Pain (by Krysytna)

Summary:
Category:  Bonanza
Genre:  Western
Rated:  PG
Word Count:  1750


He had not expected the laughter. He had not thought that anyone would laugh AT him but they did. He had stood there in front of them and smiled and listened to the introduction by the teacher and they had laughed. He had continued to stand there for a while, listening to the teacher talking and he had worn the smile on his face while the pain of the laughter dripped into his heart the way acid drips onto metal and burns it away. So the pain swelled more and more until all the joy of the day had melted away.

So much excitement and so much anticipation all evaporated and ran into nothingness. He looked at the laughing faces and every bone of his body ached with misery. He recognized them as boys and girls he had seen in the town when he had come on the wagon with Adam and Pa. He knew them, and they knew him, but still they laughed.

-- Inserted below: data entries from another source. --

**src/rtl/pipe_hazard_ctrl_if.sv**
```systemverilog
// Pipeline hazard controller bus.
// It carries the ID/EX/WB stage tags into the controller and the per-stage
// enables, flushes and forwarding selects back out to the pipeline registers.
interface pipe_hazard_ctrl_if #(
  parameter int REG_W = 6,
  parameter int CNT_W = 32
);
  // Stage tags presented by the pipeline
  logic [REG_W-1:0] id_rs1;
  logic [REG_W-1:0] id_rs2;
  logic             id_rs1_used;
  logic             id_rs2_used;
  logic             ex_valid;
  logic [REG_W-1:0] ex_rd;
  logic             ex_we;
  logic             ex_is_load;
  logic             ex_multicycle;
  logic             branch_taken;
  logic             wb_valid;
  logic [REG_W-1:0] wb_rd;
  logic             wb_we;

  // Controls returned to the pipeline
  logic             if_en;
  logic             id_en;
  logic             ex_en;
  logic             id_flush;
  logic             ex_flush;
  logic             wb_flush;
  logic [1:0]       fwd_a_sel;
  logic [1:0]       fwd_b_sel;
  logic             mc_done;
  logic [CNT_W-1:0] stall_cycles;

  // Pipeline side: drives stage tags, consumes controls
  modport master (
    output id_rs1, id_rs2, id_rs1_used, id_rs2_used,
           ex_valid, ex_rd, ex_we, ex_is_load, ex_multicycle, branch_taken,
           wb_valid, wb_rd, wb_we,
    input  if_en, id_en, ex_en, id_flush, ex_flush, wb_flush,
           fwd_a_sel, fwd_b_sel, mc_done, stall_cycles
  );

  // Controller side: consumes stage tags, drives controls
  modport slave (
    input  id_rs1, id_rs2, id_rs1_used, id_rs2_used,
           ex_valid, ex_rd, ex_we, ex_is_load, ex_multicycle, branch_taken,
           wb_valid, wb_rd, wb_we,
    output if_en, id_en, ex_en, id_flush, ex_flush, wb_flush,
           fwd_a_sel, fwd_b_sel, mc_done, stall_cycles
  );
endinterface

```
**src/rtl/pipe_hazard_ctrl.sv**
```systemverilog
// Hazard / sequencing controller for a three-register RISC-V pipeline.
// Produces stage enables and flushes for load-use stalls, multi-cycle EX
// operations and taken branches, ID operand forwarding selects, and a
// saturating count of fetch-stall cycles. Everything except the stall counter
// is combinational from the state and the stage tags.
module pipe_hazard_ctrl #(
  parameter int REG_W  = 6,
  parameter int MC_LAT = 4,
  parameter int CNT_W  = 32
) (
  input logic               clk,
  input logic               rst_n,
  pipe_hazard_ctrl_if.slave bus
);

  localparam int MC_W = $clog2(MC_LAT + 1);
  // Reload value so that the op occupies EX for exactly MC_LAT cycles:
  // one cycle in RUN, then MC_LAT-1 cycles in MC_BUSY counting down to 0.
  localparam logic [MC_W-1:0] MC_LOAD = (MC_LAT > 1) ? MC_W'(MC_LAT - 2) : '0;

  typedef enum logic [1:0] {
    RST_HOLD = 2'd0,
    RUN      = 2'd1,
    MC_BUSY  = 2'd2
  } state_t;

  state_t           state;
  state_t           next_state;
  logic [MC_W-1:0]  mc_cnt;
  logic [MC_W-1:0]  mc_cnt_nxt;
  logic [CNT_W-1:0] stall_cycles;

  logic       exm_1, exm_2, wbm_1, wbm_2, load_use;
  logic [1:0] fwd_a_c, fwd_b_c;
  logic       if_en_c, id_en_c, ex_en_c;
  logic       id_flush_c, ex_flush_c, wb_flush_c;
  logic [1:0] fwd_a_out, fwd_b_out;
  logic       mc_done_c;

  // Register matches against EX and WB producers; register 0 never matches
  always_comb begin
    exm_1 = bus.ex_valid & bus.ex_we & (bus.ex_rd != '0) & bus.id_rs1_used & (bus.ex_rd == bus.id_rs1);
    exm_2 = bus.ex_valid & bus.ex_we & (bus.ex_rd != '0) & bus.id_rs2_used & (bus.ex_rd == bus.id_rs2);
    wbm_1 = bus.wb_valid & bus.wb_we & (bus.wb_rd != '0) & bus.id_rs1_used & (bus.wb_rd == bus.id_rs1);
    wbm_2 = bus.wb_valid & bus.wb_we & (bus.wb_rd != '0) & bus.id_rs2_used & (bus.wb_rd == bus.id_rs2);
    load_use = bus.ex_is_load & (exm_1 | exm_2);
  end

  // Forwarding priority: a non-load EX result beats WB; load data is not ready in EX
  always_comb begin
    fwd_a_c = 2'b00;
    fwd_b_c = 2'b00;
    if (exm_1 && !bus.ex_is_load) begin
      fwd_a_c = 2'b10;
    end else if (wbm_1) begin
      fwd_a_c = 2'b01;
    end else begin
      fwd_a_c = 2'b00;
    end
    if (exm_2 && !bus.ex_is_load) begin
      fwd_b_c = 2'b10;
    end else if (wbm_2) begin
      fwd_b_c = 2'b01;
    end else begin
      fwd_b_c = 2'b00;
    end
  end

  // Next-state and stage-control decode; priority multicycle > branch > load-use
  always_comb begin
    next_state = state;
    mc_cnt_nxt = mc_cnt;
    if_en_c    = 1'b0;
    id_en_c    = 1'b0;
    ex_en_c    = 1'b0;
    id_flush_c = 1'b0;
    ex_flush_c = 1'b0;
    wb_flush_c = 1'b0;
    fwd_a_out  = 2'b00;
    fwd_b_out  = 2'b00;
    mc_done_c  = 1'b0;
    case (state)
      RST_HOLD: begin
        id_flush_c = 1'b1;
        ex_flush_c = 1'b1;
        wb_flush_c = 1'b1;
        next_state = RUN;
      end
      RUN: begin
        if_en_c   = 1'b1;
        id_en_c   = 1'b1;
        ex_en_c   = 1'b1;
        fwd_a_out = fwd_a_c;
        fwd_b_out = fwd_b_c;
        if (bus.ex_valid && bus.ex_multicycle) begin
          if (MC_LAT > 1) begin
            // Freeze the whole front end and keep bubbles flowing into WB
            if_en_c    = 1'b0;
            id_en_c    = 1'b0;
            ex_en_c    = 1'b0;
            wb_flush_c = 1'b1;
            mc_cnt_nxt = MC_LOAD;
            next_state = MC_BUSY;
          end else begin
            // Single-cycle latency: result is ready now
            mc_done_c = 1'b1;
          end
        end else if (bus.branch_taken && bus.ex_valid) begin
          // Kill the two younger instructions in IF/ID and ID/EX
          id_flush_c = 1'b1;
          ex_flush_c = 1'b1;
        end else if (load_use) begin
          // Hold IF and ID one cycle, insert a bubble behind the load
          if_en_c    = 1'b0;
          id_en_c    = 1'b0;
          ex_flush_c = 1'b1;
        end else begin
          next_state = RUN;
        end
      end
      MC_BUSY: begin
        fwd_a_out = fwd_a_c;
        fwd_b_out = fwd_b_c;
        if (mc_cnt == '0) begin
          // Last EX cycle: result advances and the pipeline resumes
          if_en_c    = 1'b1;
          id_en_c    = 1'b1;
          ex_en_c    = 1'b1;
          mc_done_c  = 1'b1;
          next_state = RUN;
        end else begin
          wb_flush_c = 1'b1;
          mc_cnt_nxt = mc_cnt - MC_W'(1);
        end
      end
      default: begin
        id_flush_c = 1'b1;
        ex_flush_c = 1'b1;
        wb_flush_c = 1'b1;
        next_state = RST_HOLD;
      end
    endcase
  end

  // State and multi-cycle countdown registers
  always_ff @(posedge clk or negedge rst_n) begin
    if (!rst_n) begin
      state  <= RST_HOLD;
      mc_cnt <= '0;
    end else begin
      state  <= next_state;
      mc_cnt <= mc_cnt_nxt;
    end
  end

  // Saturating count of cycles with fetch held, excluding the reset hold cycle
  always_ff @(posedge clk or negedge rst_n) begin
    if (!rst_n) begin
      stall_cycles <= '0;
    end else if ((state != RST_HOLD) && !if_en_c && (stall_cycles != '1)) begin
      stall_cycles <= stall_cycles + CNT_W'(1);
    end else begin
      stall_cycles <= stall_cycles;
    end
  end

  assign bus.if_en        = if_en_c;
  assign bus.id_en        = id_en_c;
  assign bus.ex_en        = ex_en_c;
  assign bus.id_flush     = id_flush_c;
  assign bus.ex_flush     = ex_flush_c;
  assign bus.wb_flush     = wb_flush_c;
  assign bus.fwd_a_sel    = fwd_a_out;
  assign bus.fwd_b_sel    = fwd_b_out;
  assign bus.mc_done      = mc_done_c;
  assign bus.stall_cycles = stall_cycles;

endmodule

```
**src/flat_wrapper.sv**
```systemverilog
// flat-port wrapper written by rule: the top's interface ports become plain ports
module pipe_hazard_ctrl_flat 
#(
  parameter int REG_W  = 6,
  parameter int MC_LAT = 4,
  parameter int CNT_W  = 32
)
  (clk, rst_n, bus_id_rs1, bus_id_rs2, bus_id_rs1_used, bus_id_rs2_used, bus_ex_valid, bus_ex_rd, bus_ex_we, bus_ex_is_load, bus_ex_multicycle, bus_branch_taken, bus_wb_valid, bus_wb_rd, bus_wb_we, bus_if_en, bus_id_en, bus_ex_en, bus_id_flush, bus_ex_flush, bus_wb_flush, bus_fwd_a_sel, bus_fwd_b_sel, bus_mc_done, bus_stall_cycles);
  pipe_hazard_ctrl_if #(.REG_W(REG_W), .CNT_W(CNT_W)) bus_i ();
  input logic clk;
  input logic rst_n;
  input wire logic [$bits(bus_i.id_rs1)-1:0] bus_id_rs1;
  input wire logic [$bits(bus_i.id_rs2)-1:0] bus_id_rs2;
  input wire logic [$bits(bus_i.id_rs1_used)-1:0] bus_id_rs1_used;
  input wire logic [$bits(bus_i.id_rs2_used)-1:0] bus_id_rs2_used;
  input wire logic [$bits(bus_i.ex_valid)-1:0] bus_ex_valid;
  input wire logic [$bits(bus_i.ex_rd)-1:0] bus_ex_rd;
  input wire logic [$bits(bus_i.ex_we)-1:0] bus_ex_we;
  input wire logic [$bits(bus_i.ex_is_load)-1:0] bus_ex_is_load;
  input wire logic [$bits(bus_i.ex_multicycle)-1:0] bus_ex_multicycle;
  input wire logic [$bits(bus_i.branch_taken)-1:0] bus_branch_taken;
  input wire logic [$bits(bus_i.wb_valid)-1:0] bus_wb_valid;
  input wire logic [$bits(bus_i.wb_rd)-1:0] bus_wb_rd;
  input wire logic [$bits(bus_i.wb_we)-1:0] bus_wb_we;
  output wire logic [$bits(bus_i.if_en)-1:0] bus_if_en;
  output wire logic [$bits(bus_i.id_en)-1:0] bus_id_en;
  output wire logic [$bits(bus_i.ex_en)-1:0] bus_ex_en;
  output wire logic [$bits(bus_i.id_flush)-1:0] bus_id_flush;
  output wire logic [$bits(bus_i.ex_flush)-1:0] bus_ex_flush;
  output wire logic [$bits(bus_i.wb_flush)-1:0] bus_wb_flush;
  output wire logic [$bits(bus_i.fwd_a_sel)-1:0] bus_fwd_a_sel;
  output wire logic [$bits(bus_i.fwd_b_sel)-1:0] bus_fwd_b_sel;
  output wire logic [$bits(bus_i.mc_done)-1:0] bus_mc_done;
  output wire logic [$bits(bus_i.stall_cycles)-1:0] bus_stall_cycles;
  assign bus_i.id_rs1 = bus_id_rs1;
  assign bus_i.id_rs2 = bus_id_rs2;
  assign bus_i.id_rs1_used = bus_id_rs1_used;
  assign bus_i.id_rs2_used = bus_id_rs2_used;
  assign bus_i.ex_valid = bus_ex_valid;
  assign bus_i.ex_rd = bus_ex_rd;
  assign bus_i.ex_we = bus_ex_we;
  assign bus_i.ex_is_load = bus_ex_is_load;
  assign bus_i.ex_multicycle = bus_ex_multicycle;
  assign bus_i.branch_taken = bus_branch_taken;
  assign bus_i.wb_valid = bus_wb_valid;
  assign bus_i.wb_rd = bus_wb_rd;
  assign bus_i.wb_we = bus_wb_we;
  assign bus_if_en = bus_i.if_en;
  assign bus_id_en = bus_i.id_en;
  assign bus_ex_en = bus_i.ex_en;
  assign bus_id_flush = bus_i.id_flush;
  assign bus_ex_flush = bus_i.ex_flush;
  assign bus_wb_flush = bus_i.wb_flush;
  assign bus_fwd_a_sel = bus_i.fwd_a_sel;
  assign bus_fwd_b_sel = bus_i.fwd_b_sel;
  assign bus_mc_done = bus_i.mc_done;
  assign bus_stall_cycles = bus_i.stall_cycles;
  pipe_hazard_ctrl #(.REG_W(REG_W), .MC_LAT(MC_LAT), .CNT_W(CNT_W)) u_core (.clk(clk), .rst_n(rst_n), .bus(bus_i));
endmodule
```
**config.mk**
```make
export PLATFORM = sky130hd
export DESIGN_NAME = pipe_hazard_ctrl_flat
export DESIGN_NICKNAME = d
export VERILOG_FILES = /design/src/rtl/pipe_hazard_ctrl_if.sv /design/src/rtl/pipe_hazard_ctrl.sv /design/src/flat_wrapper.sv
export SDC_FILE = /design/constraint.sdc
export NUM_CORES = 1
export LEC_CHECK = 0
export ABC_CLOCK_PERIOD_IN_PS = 6190
export CORE_ASPECT_RATIO = 1.75
export CORE_UTILIZATION = 51
export CTS_BUF_LIST = sky130_fd_sc_hd__clkbuf_8
export CTS_CLUSTER_DIAMETER = 200
export DETAILED_ROUTE_END_ITERATION = 7
export PLACE_DENSITY = 0.84
export SYNTH_ARGS = -nofsm -noshare
export SYNTH_HDL_FRONTEND = slang
export SYNTH_SLANG_ARGS = --single-unit
```
**constraint.sdc**
```tcl
create_clock -name clk -period 6.19 [get_ports clk]
set_input_delay 1.238 -clock clk [delete_from_list [all_inputs] [get_ports clk]]
set_output_delay 1.238 -clock clk [all_outputs]
set_load 0.02 [all_outputs]
```
==> run metrics <==
root buf cell=clkbuf_8; Crit. End Element=primary output; vias per cell=5.65; mux cell area share after synthesis=0.921%; # H-tree levels=2; TNS Setup=0 ps; Static Leak=1.27 nW; largest net degree at the start of global routing=38; Final Power=0.965 mW; final number of setup-violating endpoints=0; Compound-Gate Fraction of Synth Area=6.02%; number of synthesized flops with an enable pin=0; layout overhead on the synthesized area=39.7%; Die Ht=91 microns; Syn Inst Count=235; R2R Path Start=u_core.state[0]; Post-Syn Nets=277; DRT iter0 DRCs=50; die width=52.9 microns; Hold Crit Class=register to register; ANT nets after route=0; Synth Area per Inst=9.82 sq um; Max Clock Skew=5.39 ps; Seq/Total Area, Yosys=40.1%; max-cap violations=0; post-synthesis adder-cell area fraction=3.79%; met2 wire length=3230 microns; postcts setup bufs=0; Antenna diodes=0; Async SR Flop Fraction=100%; Clock Sinks=37; XOR/XNOR Fraction of Synth Area=20.9%; wl on met1=1930 microns; FF+latch count, synth=37; Top Ports=78; Tmin final=5100 ps; Final Instance Area=3230 sq um; Syn Std Cell Area=2310 sq um; GRT Overall Usage=26.4%; Rel. slew slack=31.9%; Die ar.=4810 sq um; initial antenna violation count=0; Reg clk slew, reported paths=80 ps; status=complete, no violations; Met3 Wirelength=215 microns; dpl cell area=3110 sq um; Critical Path AT=3860 ps; IO Port Bufs=77; vias=2063; CP Max Fanout=4; cts repair resizes=0; post-detail-place hpwl=4380 microns; multi-input logic area=1310 sq um; Clock Path Buffers=2; DRC=0; Setup CP Type=input pin to primary output; Syn. warnings=0; critical path launch point=bus_ex_rd[1]; Max Used Layer=met4; final period utilization=82.3%; fraction of layout cells with a size suffix above 1=4.78%; r2r endpoint=u_core.bus.stall_cycles[1]; PwrDens=299 nW/um^2; Worst IR Drop VDD=290 uV; TritonCTS Buffers=5; Synth Flop Type=dfrtp_1; simple-gate portion of the synthesized area=25.0%; CP Launch Type=input pin; largest family of logic cells by synthesized area=simple AND/OR/NAND/NOR gates; R2R cell count=8; DRT Wirelength=5540 microns; Cell variety after synth=39; most common cell after layout, fill and taps aside=clkdlybuf4s50_1; grt total ovfl=0; CP endpoint=bus_fwd_b_sel[0]; core area=4360 sq um; Initial Utilization=52.9%; Max Transition Viols Final=0; fin nets=355; Pre-antenna DRT Iters=6; Fillers=319; vias in the first global route=2077; GPL Wtd Cong=0.889; first-pass GRT wire length=9350 microns; Critical Path RT=4950 ps; commonest cells after routing, fill and taps aside=77 x clkdlybuf4s50_1, 43 x xnor2_1, 37 x dfrtp_1; final hold vios=0; Clock Latency Late Sink=290 ps; slack of the worst reg-to-reg path=3500 ps; CTS hold repair buffers=0; wire per inst=15.2 microns; RSZ-0062 raised after global routing=no; Site Rows=32; actual slew at the worst max-slew pin=1020 ps; register area=926 sq um; CTS tree=yes; FMAX=196 MHz
==> layer usage <==
layer | track usage [%] | vias to the layer above
met5 | 0 | -
met4 | 13.2 | 0
met3 | 4.86 | 12
met2 | 48.3 | 83
met1 | 26.5 | 979
li1 | - | 989
==> per-stage QoR <==
stage	std cells	utilization [%]	setup slack, ps	hold WS [ps]
after floorplan	235	-	1620	457
after global placement	357	71.2	1160	473
after detailed placement	357	71.2	1130	483
after CTS	365	73.9	1090	496
after global routing	365	73.9	1020	507
final	365	73.9	1090	493
==> state kept, by name, indices dropped and copies added (netlist names) <==
name	cells
u_core.bus.stall_cycles	32
u_core.mc_cnt	3
u_core.state	2
==> cell type report <==
type / instances / share of cell area (%)
Clock buffer: 6 / 2.56
Clock inverter: 2 / 1.16
Inverter: 8 / 0.931
Multi-Input combinational cell: 183 / 40.5
Sequential cell: 37 / 28.7
Tap cell: 51 / 1.98
Timing Repair Buffer: 78 / 24.1
==> cells in the mapped netlist (3+ instances only) <==
library cell | number | area [sq um]
nor2_1 | 11 | 41.3
ha_1 | 7 | 87.6
nand4_1 | 16 | 100
inv_1 | 8 | 30.0
clkbuf_1 | 3 | 11.3
nand2b_1 | 4 | 25.0
nor4_1 | 4 | 25.0
and2_1 | 6 | 37.5
buf_4 | 3 | 22.5
nand2_1 | 18 | 67.6
dfrtp_1 | 37 | 926
and3_1 | 8 | 50.1
and4_1 | 7 | 61.3
nand3b_1 | 3 | 22.5
xor2_1 | 12 | 105
nand3_1 | 15 | 75.1
xnor2_1 | 43 | 377
==> how the worst min path moves through the flow <==
| stage | start | slack, ps | cells past startpoint | to |
|---|---|---|---|---|
| floorplan | u_core.mc_cnt[0] | 460 | 1 | u_core.mc_cnt[0] |
| global placement | u_core.bus.stall_cycles[16] | 470 | 1 | u_core.bus.stall_cycles[16] |
| detailed placement | u_core.bus.stall_cycles[29] | 480 | 1 | u_core.bus.stall_cycles[29] |
| CTS | u_core.bus.stall_cycles[16] | 500 | 1 | u_core.bus.stall_cycles[16] |
| global route | u_core.bus.stall_cycles[22] | 510 | 1 | u_core.bus.stall_cycles[22] |
| finish | u_core.bus.stall_cycles[6] | 490 | 1 | u_core.bus.stall_cycles[6] |
==> critical path, stage by stage <==
cell and delay (ps):
clkdlybuf4s50_1 470, or4_1 550, o311a_1 300, nor2b_1 160, a2111oi_0 460, clkdlybuf4s50_1 690
==> power breakdown <==
part	switching [mW]	internal [mW]	leakage (nW)
clock network	0.0888	0.131	0.0574
logic	0.235	0.197	0.746
registers	0.0371	0.277	0.470
==> logic make-up (layout without fill, tap and decap cells) <==
| group | after synthesis | after routing |
|---|---|---|
| fa+ha+maj | 7 | 7 |
| buf+inv | 15 | 94 |
| mux | 2 | 2 |
| compound gates | 18 | 18 |
| simple gates | 101 | 101 |
| flops | 37 | 37 |
| xor+xnor | 55 | 55 |
Note: power is estimated with default switching activity, not from simulation.
==> variant: new RTL, config.mk and constraints unchanged <==
`REG_W` is set to 6 in 3 places; all go to 8.
--- a/src/rtl/pipe_hazard_ctrl_if.sv
+++ b/src/rtl/pipe_hazard_ctrl_if.sv
@@ -2,7 +2,7 @@
 // It carries the ID/EX/WB stage tags into the controller and the per-stage
 // enables, flushes and forwarding selects back out to the pipeline registers.
 interface pipe_hazard_ctrl_if #(
-  parameter int REG_W = 6,
+  parameter int REG_W = 8,
   parameter int CNT_W = 32
 );
   // Stage tags presented by the pipeline
--- a/src/rtl/pipe_hazard_ctrl.sv
+++ b/src/rtl/pipe_hazard_ctrl.sv
@@ -4,7 +4,7 @@
 // saturating count of fetch-stall cycles. Everything except the stall counter
 // is combinational from the state and the stage tags.
 module pipe_hazard_ctrl #(
-  parameter int REG_W  = 6,
+  parameter int REG_W  = 8,
   parameter int MC_LAT = 4,
   parameter int CNT_W  = 32
 ) (
--- a/src/flat_wrapper.sv
+++ b/src/flat_wrapper.sv
@@ -1,7 +1,7 @@
 // flat-port wrapper written by rule: the top's interface ports become plain ports
 module pipe_hazard_ctrl_flat 
 #(
-  parameter int REG_W  = 6,
+  parameter int REG_W  = 8,
   parameter int MC_LAT = 4,
   parameter int CNT_W  = 32
 )
Interface: changed (resized bus_ex_rd, bus_id_rs1, bus_id_rs2 and bus_wb_rd); port bits go from 78 to 86. The function was not compared with the original's and may differ.
==> variant against the unedited design <==
- worst hold slack lost 0.0012 ns
- sequential cell count unchanged
- register-to-register slack better by 0.20 ns
- power decreased by 2.7%
- synthesized area up 9.4%
- maximum frequency is 0.55% lower
- sequential share of layout area shrank 2.3 points
- routed wire length is 21% higher
- utilization rose by 0.68 points
- cell area grew 8.8%
- setup slack lost 0.028 ns
==> variant: results (changes against the unedited design) <==
.. list-table::
   :header-rows: 1

   * - Metric
     - Value
   * - Sum of net half-perimeters after detailed placement
     - 5419 µm (was 4384 µm)
   * - Quantity of I/O buffers inserted on ports
     - 85 (was 77)
   * - Met3 routed WL
     - 338 µm (was 215 µm)
   * - Relative slew slack
     - 0.4640 (was 0.3186)
   * - Critical Path Source
     - bus_ex_rd[4] (was bus_ex_rd[1])
   * - Met1 usage
     - 0.2425 (was 0.2645)
   * - Depth of the most critical reg-to-reg path
     - 9 (was 8)
   * - Dpl cell area
     - 3410 µm² (was 3105 µm²)
   * - Syn_nets
     - 311 (was 277)
   * - Wirelength per Cell
     - 16.73 µm (was 15.16 µm)
   * - R2r setup slk
     - 3.70 ns (was 3.50 ns)
   * - Share of the yosys chip area belonging to registers
     - 0.3665 (was 0.4011)
   * - Most numerous cell types in the synthesized netlist
     - sky130_fd_sc_hd__xnor2_1 (46), sky130_fd_sc_hd__dfrtp_1 (37), sky130_fd_sc_hd__nand2_1 (23), sky130_fd_sc_hd__nand4_1 (23), sky130_fd_sc_hd__xor2_1 (17) (was sky130_fd_sc_hd__xnor2_1 (43), sky130_fd_sc_hd__dfrtp_1 (37), sky130_fd_sc_hd__nand2_1 (18))
   * - Outcome
     - completed (unchanged)
   * - Net total in the final layout
     - 399 (was 355)
   * - Global-route wire length before repair
     - 11,040 µm (was 9349 µm)
   * - Fraction of layout cells with a size suffix above 1
     - 0.07714 (was 0.04777)
   * - Global routing met2 resource utilization
     - 0.5392 (was 0.4831)
   * - Total track usage
     - 0.2700 (was 0.2635)
   * - Number of DRC violations after detailed-routing iteration 0
     - 54 (was 50)
   * - Distinct cell type count of the synthesized netlist
     - 48 (was 39)
   * - Biggest cell delay along the critical path
     - 0.62 ns (was 0.69 ns)
   * - Sum of routed wire length over all layers
     - 6724 µm (was 5535 µm)
   * - Clock skew after layout
     - 0.004673 ns (was 0.005385 ns)
   * - Detailed-routed wire length on met2
     - 3719 µm (was 3225 µm)
   * - Largest cells by area after synthesis
     - sky130_fd_sc_hd__dfrtp_1 (37%), sky130_fd_sc_hd__xnor2_1 (16%), sky130_fd_sc_hd__xor2_1 (5.9%), sky130_fd_sc_hd__nand4_1 (5.7%), sky130_fd_sc_hd__ha_1 (3.5%) (was sky130_fd_sc_hd__dfrtp_1 (40%), sky130_fd_sc_hd__xnor2_1 (16%), sky130_fd_sc_hd__xor2_1 (4.6%), sky130_fd_sc_hd__nand4_1 (4.3%), sky130_fd_sc_hd__ha_1 (3.8%))
   * - Critical Path End
     - bus_if_en (was bus_fwd_b_sel[0])
   * - Count of mapped cells out of synthesis
     - 261 (was 235)
   * - Number of global-route vias before repair
     - 2,416 (was 2,077)
   * - Last weighted congestion value of the routability-driven placer
     - 0.9510 (was 0.8886)
   * - Via/cell ratio
     - 5.826 (was 5.652)
   * - Grt met3 use
     - 0.05020 (was 0.04858)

He managed to reach his seat. A wooden bench with a desk top attached. He could feel the heat of his face as he eased his body into the gap. He could hear the whispers and the giggles as they wafted around him and he could see the sly looks, the smirks behind fingers to hide their mouths while their shoulders shook with mirth. He tried to get up and away but his shirt button got caught on the desk and the lid went up a few inches and then banged down, and worse still to come … the button popped off and shot across the aisle and landed in Sid Murphy’s lap.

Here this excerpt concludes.